RC1: 'Comment on essd2021155', Anonymous Referee #1, 15 Jul 2021
Summary
The work by Shogren et al. represents a thorough evaluation of a unique (and challenging to collect) dataset using really interesting metrics to compare diverse sites. Specifically, they evaluate synoptic water chemistry across six watersheds in northern Alaska using secondary ecosystem metrics. As I was not familiar with these metrics, I appreciated the descriptions that were provided. The article is a nice introduction to these metrics and presents examples of their application without going into extensive interpretation of each solute, which seems appropriate for this journal. I have provided comments below with respect to the datasets as well as interpretation.
Specific comments
Regarding the datasets, both datasets are accessible and are well structured and supported by metadata. However, I did not see any indication of detection limits in the Abbott/TFS dataset or data flags that would indicate values below quantification. This omission limits proper use of the dataset (my apologies if I’ve missed it somewhere?).
An underlying assumption of the secondary ecosystem metrics is that measurements at the outlet conservatively integrate measurements of the subcatchments. Given that these solutes may not behave conservatively in the streams, can you speak to how instream processes might affect the metrics being used here?
It is important to distinguish between nominally dissolved Fe (< 0.7 um) from the TFS sites and total Fe (unfiltered) from the NPS/USGS sites. Is there any information on how these values compare?
I’m unclear on the interpretation of subcatchment leverage. It is described as how subcatchments produce or remove solutes relative to what is measured at the outlet. As such, should the average across subcatchments (e.g., Figures 6 and 7) equal zero, where production and removal are balanced? If these values are not zero, does that indicate that the watershed was not fully captured?

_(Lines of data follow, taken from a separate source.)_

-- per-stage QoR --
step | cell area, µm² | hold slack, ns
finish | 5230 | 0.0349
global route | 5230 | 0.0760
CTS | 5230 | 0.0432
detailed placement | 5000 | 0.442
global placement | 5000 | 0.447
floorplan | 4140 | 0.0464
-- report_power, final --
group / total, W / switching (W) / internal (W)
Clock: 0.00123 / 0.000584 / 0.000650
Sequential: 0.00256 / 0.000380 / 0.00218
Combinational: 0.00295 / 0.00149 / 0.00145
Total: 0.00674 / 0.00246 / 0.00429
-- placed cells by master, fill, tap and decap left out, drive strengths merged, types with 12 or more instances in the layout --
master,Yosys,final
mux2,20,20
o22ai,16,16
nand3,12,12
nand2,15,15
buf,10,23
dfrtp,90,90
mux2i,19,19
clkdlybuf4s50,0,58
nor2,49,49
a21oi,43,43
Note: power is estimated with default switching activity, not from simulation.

I think my question is partially addressed by lines 363 – 365, but I could use some interpretation of that statement. That is, what does it mean in practice for landscape template to exert strong control on biogeochemical signals in Arctic rivers?
Using spatial stability as a metric to generate hypotheses about processes driving stability or instability is really intriguing!
Technical comments
Line 299. Please quantitively define the “statistical collapse in variance of concentration”. As I understand it, this was calculated as the difference between a subcatchment concentration and the catchment mean divided by the catchment standard deviation. Would a collapse in variance indicate the catchment area at which the stream concentration is within the standard deviation of the catchment mean?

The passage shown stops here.